This is great...now I'll have to find a spare laptop to load Ubuntu on. I'm on OS X and have been attempting to write Unix tutorials...I don't like doing videos, so I use Quicktime to do a window recording, save it, and then send the file to the "gifify" utility (https://github.com/vvo/gifify), which besides wrapping around ffmpeg to do the conversion, uses the giflossy fork of gifsicle to optimize the image:
It's better than embedding video clips for such short snippets, but being able to show keystrokes would be even better (Quicktime does record mouse button presses)
Eh... Admittedly, this is one scenario where GIFs might be acceptable if kept to small little (not long) screencasts for the terminal (simple, solid colors).
Still, movies win out in (1) smaller file size and (2) control for easy pausing, reversing, and skipping forward.
I hate it when I can't pause, go back, or go forward on instructional examples.

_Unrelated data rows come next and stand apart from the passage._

$ cat src/rtl/product_bcd_display.sv
// product_bcd_display
//   Takes the 8-bit unsigned product from the 4x4 multiplier over a valid/ready
//   handshake. It converts the product to packed BCD with a sequential double-dabble
//   engine that handles one bit per cycle. The result is shown as registered,
//   active-low 7-segment codes.
// Ports
//   clk, rst              clock (rising edge); asynchronous active-high reset
//   in_valid/in_ready     input handshake; in_ready is high only while idle
//   in_data               unsigned binary value to convert
//   out_valid/out_ready   output handshake; out_valid is high while a result waits
//   out_bcd               packed BCD, digit 0 in [3:0]
//   seg                   active-low {g,f,e,d,c,b,a} per digit, digit 0 in [6:0]
//   busy                  high while converting
module product_bcd_display #(
    parameter int IN_WIDTH = 8,
    parameter int DIGITS   = 3,
    parameter bit BLANK_LZ = 1'b1
) (
    input  logic                  clk,
    input  logic                  rst,
    input  logic                  in_valid,
    output logic                  in_ready,
    input  logic [IN_WIDTH-1:0]   in_data,
    output logic                  out_valid,
    input  logic                  out_ready,
    output logic [4*DIGITS-1:0]   out_bcd,
    output logic [7*DIGITS-1:0]   seg,
    output logic                  busy
);

    localparam int BW = 4 * DIGITS;
    localparam int SW = 7 * DIGITS;
    localparam int CW = $clog2(IN_WIDTH + 1);

    typedef enum logic [1:0] {IDLE, CONVERT, DONE} state_t;

    function automatic logic [6:0] seg7(input logic [3:0] d);
        logic [6:0] s;
        case (d)
            4'd0:    s = 7'b1000000;
            4'd1:    s = 7'b1111001;
            4'd2:    s = 7'b0100100;
            4'd3:    s = 7'b0110000;
            4'd4:    s = 7'b0011001;
            4'd5:    s = 7'b0010010;
            4'd6:    s = 7'b0000010;
            4'd7:    s = 7'b1111000;
            4'd8:    s = 7'b0000000;
            4'd9:    s = 7'b0010000;
            default: s = 7'b1111111;
        endcase
        return s;
    endfunction

    // Walk from the most significant digit down. 'lead' stays set while every digit
    // seen so far is zero. Digit 0 is always shown.
    function automatic logic [SW-1:0] seg_of(input logic [BW-1:0] bcd);
        logic [SW-1:0] s;
        logic          lead;
        s    = '0;
        lead = 1'b1;
        for (int k = DIGITS - 1; k >= 0; k--) begin
            if (bcd[4*k +: 4] != 4'd0) lead = 1'b0;
            if (BLANK_LZ && (k > 0) && lead) s[7*k +: 7] = 7'b1111111;
            else                             s[7*k +: 7] = seg7(bcd[4*k +: 4]);
        end
        return s;
    endfunction

    localparam logic [SW-1:0] SEG_RST = seg_of('0);

    state_t              state_q, state_d;
    logic [IN_WIDTH-1:0] shift_q, shift_d;
    logic [BW-1:0]       scr_q, scr_d;
    logic [CW-1:0]       cnt_q, cnt_d;
    logic [BW-1:0]       bcd_q, bcd_d;
    logic [SW-1:0]       seg_q, seg_d;
    logic [BW-1:0]       adj;
    logic [BW-1:0]       scr_nxt;

    always_comb begin
        // Per-digit +3 correction. The 4-bit add cannot carry, because a digit is <= 9 here.
        adj = scr_q;
        for (int k = 0; k < DIGITS; k++) begin
            if (scr_q[4*k +: 4] >= 4'd5) adj[4*k +: 4] = scr_q[4*k +: 4] + 4'd3;
        end
        scr_nxt = {adj[BW-2:0], shift_q[IN_WIDTH-1]};

        state_d = state_q;
        shift_d = shift_q;
        scr_d   = scr_q;
        cnt_d   = cnt_q;
        bcd_d   = bcd_q;
        seg_d   = seg_q;
        case (state_q)
            IDLE: begin
                if (in_valid) begin
                    shift_d = in_data;
                    scr_d   = '0;
                    cnt_d   = CW'(IN_WIDTH);
                    state_d = CONVERT;
                end
            end
            CONVERT: begin
                scr_d   = scr_nxt;
                shift_d = {shift_q[IN_WIDTH-2:0], 1'b0};
                cnt_d   = cnt_q - CW'(1);
                if (cnt_q == CW'(1)) begin
                    bcd_d   = scr_nxt;
                    seg_d   = seg_of(scr_nxt);
                    state_d = DONE;
                end
            end
            DONE: begin
                if (out_ready) state_d = IDLE;
            end
            default: state_d = IDLE;
        endcase
    end

    always_ff @(posedge clk or posedge rst) begin
        if (rst) begin
            state_q <= IDLE;
            shift_q <= '0;
            scr_q   <= '0;
            cnt_q   <= '0;
            bcd_q   <= '0;
            seg_q   <= SEG_RST;
        end else begin
            state_q <= state_d;
            shift_q <= shift_d;
            scr_q   <= scr_d;
            cnt_q   <= cnt_d;
            bcd_q   <= bcd_d;
            seg_q   <= seg_d;
        end
    end

    assign in_ready  = (state_q == IDLE);
    assign busy      = (state_q == CONVERT);
    assign out_valid = (state_q == DONE);
    assign out_bcd   = bcd_q;
    assign seg       = seg_q;

endmodule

Often I want to skip ahead to the relevant part, or pause so I can examine and play around more.
I want to be able to pause it easily so I can type on the computer keyboard I'm working on. I want to be able to scrub the timeline back and forth to easily replay something I might have missed instead of having to watch the whole thing over again. All too often a part might go by too fast, and with the GIF you need to wait for the whole thing to cycle again in order to catch that spot in the instruction that went too quickly. And then that spot goes by too quickly again, and you just want to pause the bloody thing, but you can't because it's a GIF. And so someone tacks on a bunch of extra JavaScript to create a player for the GIF in order to add that control. At this point in the story, file size and simplicity have both been thrown out the window. But, I digress...

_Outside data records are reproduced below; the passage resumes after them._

`config.mk`:
```
export PLATFORM = sky130hd
export DESIGN_NAME = hs32_ahb_sram
export DESIGN_NICKNAME = d
export VERILOG_FILES = /design/src/rtl/hs32_ahb_sram_pkg.sv /design/src/rtl/hs32_ahb_sram.sv
export SDC_FILE = /design/constraint.sdc
export NUM_CORES = 1
export LEC_CHECK = 0
export ABC_AREA = 0
export ABC_CLOCK_PERIOD_IN_PS = 7800
export BUFFER_PORTS_ARGS = -buffer_cell sky130_fd_sc_hd__buf_2
export CAP_MARGIN = 20
export CORE_MARGIN = 2
export CORE_UTILIZATION = 45
export CTS_CLUSTER_SIZE = 20
export DETAILED_ROUTE_END_ITERATION = 16
export PLACE_DENSITY = 0.85
export SLEW_MARGIN = 20
export SYNTH_ARGS = -nofsm -noshare
export SYNTH_HDL_FRONTEND = slang
export SYNTH_SLANG_ARGS = --single-unit
```
`constraint.sdc`:
```
create_clock -name clk -period 7.8 [get_ports clk]
set_input_delay 2.34 -clock clk [delete_from_list [all_inputs] [get_ports clk]]
set_output_delay 2.34 -clock clk [all_outputs]
set_load 0.05 [all_outputs]
```
`src/rtl/hs32_ahb_sram_pkg.sv`:
```
// Shared types for the HS32 AHB-lite SRAM bridge: bus constants, FSM states, strobe decode.
package hs32_ahb_sram_pkg;

    localparam logic [1:0] HTRANS_IDLE   = 2'b00;
    localparam logic [1:0] HTRANS_NONSEQ = 2'b10;
    localparam logic       HRESP_OKAY    = 1'b0;
    localparam logic       HRESP_ERROR   = 1'b1;

    localparam int unsigned WCNT_W = 4;

    typedef enum logic [2:0] {
        ST_IDLE,
        ST_DATA,
        ST_RAW,
        ST_ERR1,
        ST_ERR2
    } state_e;

    // Attributes of an accepted transfer that live on into its data phase
    typedef struct packed {
        logic       write;
        logic [3:0] strb;
    } xfer_attr_t;

    // Little-endian byte lane strobes for a transfer of the given size
    function automatic logic [3:0] byte_strobe(input logic [2:0] size, input logic [1:0] addr_lo);
        logic [3:0] strb;
        case (size)
            3'd0:    strb = 4'(4'b0001 << addr_lo);
            3'd1:    strb = 4'(4'b0011 << addr_lo);
            3'd2:    strb = 4'hF;
            default: strb = 4'h0;
        endcase
        return strb;
    endfunction

endpackage

```
`src/rtl/hs32_ahb_sram.sv`:
```
// AHB-lite slave bridging the HS32 data bus onto one single-port synchronous SRAM.
module hs32_ahb_sram
    import hs32_ahb_sram_pkg::*;
#(
    parameter int unsigned ADDR_W = 10,
    parameter logic [31:0] BASE   = 32'h0,
    parameter int unsigned WAIT   = 0
) (
    input  logic              clk,
    input  logic              reset,
    input  logic              HSEL_i,
    input  logic [31:0]       HADDR_i,
    input  logic              HWRITE_i,
    input  logic [2:0]        HSIZE_i,
    input  logic [1:0]        HTRANS_i,
    input  logic [31:0]       HWDATA_i,
    input  logic              HREADY_i,
    output logic              HREADYOUT_o,
    output logic              HRESP_o,
    output logic [31:0]       HRDATA_o,
    output logic              mem_en_o,
    output logic [3:0]        mem_we_o,
    output logic [ADDR_W-1:0] mem_addr_o,
    output logic [31:0]       mem_wdata_o,
    input  logic [31:0]       mem_rdata_i
);

    localparam int unsigned       OFF_W     = ADDR_W + 2;
    localparam logic [32:0]       WIN_BYTES = 33'(4) << ADDR_W;
    localparam logic [WCNT_W-1:0] WAIT_CNT  = WCNT_W'(WAIT);

    state_e              state_q, state_d;
    logic [WCNT_W-1:0]   cnt_q, cnt_d;
    logic [ADDR_W-1:0]   waddr_q, waddr_d;
    xfer_attr_t          attr_q, attr_d;
    logic                rd_vld_q, rd_vld_d;
    logic [31:0]         rdata_q, rdata_d;

    logic [31:0]         offset_c;
    logic                illegal_c;
    logic                complete_c;
    logic                commit_c;
    logic                accept_c;
    logic                rd_now_c;
    logic                raw_c;

    // Address-phase decode and data-phase status
    always_comb begin
        offset_c   = HADDR_i - BASE;
        illegal_c  = (HSIZE_i > 3'd2)
                   | ((HSIZE_i == 3'd2) & (HADDR_i[1:0] != 2'b00))
                   | ((HSIZE_i == 3'd1) & HADDR_i[0])
                   | ({1'b0, offset_c} >= WIN_BYTES);
        complete_c = (state_q == ST_IDLE) | (state_q == ST_ERR2)
                   | ((state_q == ST_DATA) & (cnt_q == '0));
        commit_c   = (state_q == ST_DATA) & (cnt_q == '0) & attr_q.write;
        accept_c   = complete_c & HSEL_i & HTRANS_i[1] & HREADY_i;
        rd_now_c   = accept_c & ~illegal_c & ~HWRITE_i & ~commit_c;
        raw_c      = (state_q == ST_RAW);
    end

    // SRAM port: write commit, deferred read, or read issued at accept (mutually exclusive)
    always_comb begin
        mem_en_o    = 1'b0;
        mem_we_o    = 4'h0;
        mem_addr_o  = '0;
        mem_wdata_o = '0;
        if (!reset) begin
            if (commit_c) begin
                mem_en_o    = 1'b1;
                mem_we_o    = attr_q.strb;
                mem_addr_o  = waddr_q;
                mem_wdata_o = HWDATA_i;
            end else if (raw_c) begin
                mem_en_o    = 1'b1;
                mem_addr_o  = waddr_q;
            end else if (rd_now_c) begin
                mem_en_o    = 1'b1;
                mem_addr_o  = offset_c[OFF_W-1:2];
            end
        end
    end

    // Bus response: ready/error from state, read data straight from SRAM right after a strobe
    always_comb begin
        HREADYOUT_o = reset | complete_c;
        HRESP_o     = (~reset & ((state_q == ST_ERR1) | (state_q == ST_ERR2))) ? HRESP_ERROR : HRESP_OKAY;
        HRDATA_o    = reset ? 32'h0 : (rd_vld_q ? mem_rdata_i : rdata_q);
    end

    // Next-state logic: data-phase sequencing, then any new accept overrides
    always_comb begin
        state_d  = state_q;
        cnt_d    = cnt_q;
        waddr_d  = waddr_q;
        attr_d   = attr_q;
        rd_vld_d = raw_c | rd_now_c;
        rdata_d  = rd_vld_q ? mem_rdata_i : rdata_q;

        case (state_q)
            ST_DATA: begin
                if (cnt_q != '0) cnt_d   = cnt_q - WCNT_W'(1);
                else             state_d = ST_IDLE;
            end
            ST_RAW: begin
                state_d = ST_DATA;
                cnt_d   = WAIT_CNT;
            end
            ST_ERR1: state_d = ST_ERR2;
            ST_ERR2: state_d = ST_IDLE;
            default: state_d = ST_IDLE;
        endcase

        if (accept_c) begin
            waddr_d = offset_c[OFF_W-1:2];
            attr_d  = '{write: HWRITE_i, strb: byte_strobe(HSIZE_i, HADDR_i[1:0])};
            if (illegal_c) begin
                state_d = ST_ERR1;
            end else if (!HWRITE_i && commit_c) begin
                state_d = ST_RAW;
            end else begin
                state_d = ST_DATA;
                cnt_d   = WAIT_CNT;
            end
        end
    end

    // State and data registers with synchronous reset
    always_ff @(posedge clk) begin
        if (reset) begin
            state_q  <= ST_IDLE;
            cnt_q    <= '0;
            waddr_q  <= '0;
            attr_q   <= '0;
            rd_vld_q <= 1'b0;
            rdata_q  <= '0;
        end else begin
            state_q  <= state_d;
            cnt_q    <= cnt_d;
            waddr_q  <= waddr_d;
            attr_q   <= attr_d;
            rd_vld_q <= rd_vld_d;
            rdata_q  <= rdata_d;
        end
    end

endmodule

```
==> results_dict.tcl <==
set metrics [dict create \
    die-area_um2 6860 \
    reg2reg_slack_ps 5440 \
    ys_seq_elements 55 \
    final_common_cell "buf_2" \
    cts.sinks 55 \
    clk_path_buf_depth 2 \
    viasPerCell 5.21 \
    drc 0 \
    first_global_vias 2730 \
    pin_count 187 \
    synth_top_area_cell "dfxtp_1" \
    p_leak_nw 1.97 \
    r2r_cells 6 \
    drtIter0Drc 164 \
    routed_wl_mm 7.78 \
    num-fill-cells 547 \
    start_util_pct 46.9 \
    status "finished clean" \
    num_vias 2900 \
    synth.distinct_cells 49 \
    synth_top_area_share_pct 39.4 \
    crit_family "simple AND/OR/NAND/NOR gates" \
    antenna_left 0 \
    synth_edf_count 0 \
    routabilityCongestion 0.856 \
    grt_max_degree 58 \
    crit_slowest_cell "nor4_1" \
    die_h_um 82.8 \
    holdBufCountCts 0 \
    whs_endpoint "attr_q[2]" \
    timing.hold.ws_ps 474 \
    maxCapViolations 0 \
    hold_depth 2 \
    required_ps 5460 \
    n_antenna_cell 0 \
    power.total_w 0.000550 \
    routedWlPerCell_um 14.0 \
    grtUsageTotal_pct 21.7 \
    syn_avg_cell_area_um2 8.96 \
    layout-drive-gt1-share_pct 43.2 \
    drt-pass1-iter-count 4 \
    clk_pin_slew_ps 90 \
    crit_buf_inv 2 \
    rows 28 \
    die_w_um 82.8 \
    design_area_um2 3850 \
    crit_top_cell "buf_2" \
    worst_r2r_endpoint "cnt_q[0]" \
    rsz0062_at_grt "no" \
    numPortBuffers 185 \
    worstHoldPathType "flop to flop" \
    synthTopCellsByArea "dfxtp_1 (39%), mux2i_1 (16%), and3_1 (8.1%), nor2_1 (7.5%), a22o_1 (3.1%)" \
    antenna_found_initial 0 \
    core_um2 5960 \
    final_cell_mix "buf_2 (185), nor2_1 (56), dfxtp_1 (54)" \
    clock_skew_ps 7.63 \
    synth-seq-area-share_pct 39.4 \
    ir_drop_uv 140 \
    setup_viol 0 \
    syn_nets 419 \
    final.setup.tns_ps 0 \
    p_per_area_nw_per_um2 143 \
    cts_tree "built" \
    cpPeakStageDelay_ps 510 \
    dpl_cell_area_um2 3740 \
    numCtsBuffers 5 \
    final-max-slew-violation-count 0 \
    synth.cell_area_um2 2800 \
    area_growth_pct 37.9 \
    hold_viol 0 \
    ys_warn_count 0 \
    grt_overflow 0 \
    crit_chain "buf_2, nor4_1, nand4b_1, nor4_4, a22o_1, buf_2" \
    async_flop_share_pct 0 \
    cp.arrival_ps 4240 \
    netlist_instances 312 \
    ys.flop_type "dfxtp_1" \
    endpoint_kind "output port" \
    r2r-start "cnt_q[0]" \
    finalNetCount 588 \
    hp-start "attr_q[2]" \
    htreeDepth 2 \
    fin_crit_ps 6580 \
    cts_resized 0 \
    final.period_utilization_pct 84.3 \
    start_kind "primary input" \
    cts_root_buf "clkbuf_8" \
    relSlewSlack_pct 37.2 \
    path_class "primary input to output port" \
    hpwl_mm 5.89 \
    insertion_delay_ps 300 \
    max_freq_mhz 152 \
    cts_setup_buffers 0 \
    cp_max_fo 10 \
    worst_pin_slew_ps 942 \
    grt_pass1_wl_mm 12.8 \
]
-- synth_stat cells (3+ instances only) --
library cell / n
a32o_1: 3
nor2_1: 56
mux2i_1: 44
a211oi_1: 5
clkbuf_1: 17
o21ai_0: 5
buf_1: 5
nor2b_1: 3
nand3b_1: 3
nand2_1: 4
and3_1: 36
a21oi_1: 10
o211ai_1: 4
nand3_1: 3
inv_1: 4
nor3_1: 4
nor4_1: 6
dfxtp_1: 55
a22o_1: 10
-- worst reg2reg max path, delay by kind of cell (launching register included) --
| kind | cells | cell delay (ps) |
|---|---|---|
| simple gates | 2 | 1130 |
| compound gates | 2 | 530 |
| fa+ha+maj | 1 | 210 |
| flops | 1 | 350 |
| buf+inv | 1 | 60 |
-- worst max path at each step --
| stage | startpoint | end | slack, ps | depth (start not counted) |
|---|---|---|---|---|
| floorplan | HADDR_i[15] | mem_addr_o[0] | 1660 | 4 |
| finish | HADDR_i[15] | mem_addr_o[9] | 1220 | 6 |
| global placement | HADDR_i[15] | mem_addr_o[9] | 1340 | 6 |
| detailed placement | HADDR_i[15] | mem_addr_o[4] | 1290 | 6 |
| global route | HADDR_i[15] | mem_addr_o[9] | 1110 | 6 |
| CTS | HADDR_i[15] | mem_addr_o[9] | 1250 | 6 |
-- registers in the layout, summed over array words and instances, names as in the netlist --
signal	cells
rdata_q	32
waddr_q	10
attr_q	5
cnt_q	4
state_q	3
rd_vld_q	1
-- metal layers --
metal	up-vias	GRT usage [%]	share of wire (%)
li1	1467	-	-
met1	1341	26.2	41
met2	86	39.3	52
met3	6	5.37	6.4
met4	0	3.73	0.67
met5	-	0	0
-- where the power goes --
group	internal (W)	switching [W]	total, W	leakage (nW)
Clock	0.0000972	0.0000932	0.000190	0.0558
Combinational	0.0000316	0.0000375	0.0000691	1.47
Sequential	0.000286	0.00000529	0.000291	0.445
-- layout make-up --
cell class	count	area, um^2	share of cell area (%)
multi-input cells	227	1580	41.0
flip-flops and latches	55	1100	28.6
repair buffers	188	952	24.7
well taps	75	93.8	2.44
clock buffers	6	72.6	1.88
clock inverters	2	38.8	1.01
inverters	4	15.0	0.390
-- metrics by stage --
stage | std cells | utilization, % | setup slack (ps)
floorplan | 312 | - | 1660
global placement | 548 | 62.5 | 1340
detailed placement | 549 | 62.8 | 1290
CTS | 557 | 64.7 | 1250
global route | 557 | 64.7 | 1110
finish | 557 | 64.7 | 1220
-- cell families after synthesis --
kind of cell,Yosys count,synth area share (%)
simple gates,134,26.9
mux,44,15.8
buf+inv,30,4.52
fa+ha+maj,1,0.448
flops,55,39.4
compound gates,48,13.0
(Power assumes the default switching activity.)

The GIFs only serve a very limited purpose for VERY short screencasts so that it isn't an annoyance replay the whole thing again and again to catch something that was missed, etc.
That's a 2.7 to 1 compression ratio from the GIF to the MP4. And if you were specifically targeting "terminal recording" as a targeted scenario, you might be able to tailor the video compression settings for better quality and frame usage than GyfCat does.
I'd rather get the 147.5 kibibyte MP4 over the 399.2 kibibyte GIF on my mobile. Especially when I'm looking up something on my phone in concrete and metal building with poor signal and non-accessible Wi-Fi.
Using the HTML5 video tag, it serves WebM and MP4, so everybody should be happy.
There seems to be an abuse of GIFs when most people's browsers support MP4 or WebM just fine nowadays. If your browser doesn't support that, then you probably want to stick to simple text instructions for the terminal instructional example anyway.
Hi, author of the Github repo here. I chose GIF because I designed this with the intent that the mini-screencasts be supplemented by text with the full list of keystrokes and an explanation of what's actually happening (specifically, I wrote this with the forthcoming Vim Stack Exchange site in mind). However, it would be trivial to replace byzanz-record with recordmydesktop and output real video files. That would defeat the original purpose of being a "mini-screencast," though, since it couldn't be ex. easily embedded in a blog post with no extra work for the reader.
(This is just a copy/paste of my comment here: https://news.ycombinator.com/item?id=8982525, sorry if that's frowned upon here or such but I couldn't think of a better way to respond to both of you.)
Dont mean to be rude, but comparison of file sizes of different video containers is pointless. You need to see what audio or video format each of the container files store. Then there could be changes in framerate (fps), frame size (like 640x480), compression quality (or inversely video bit rate), audio bit rate, image encoding (rgb for gif vs yuv420 ). Just changing the audio bit rate from 128kbps to 32kbps for a voice only video (i mean no music, like they have for tutorials) can reduce file size by 50%!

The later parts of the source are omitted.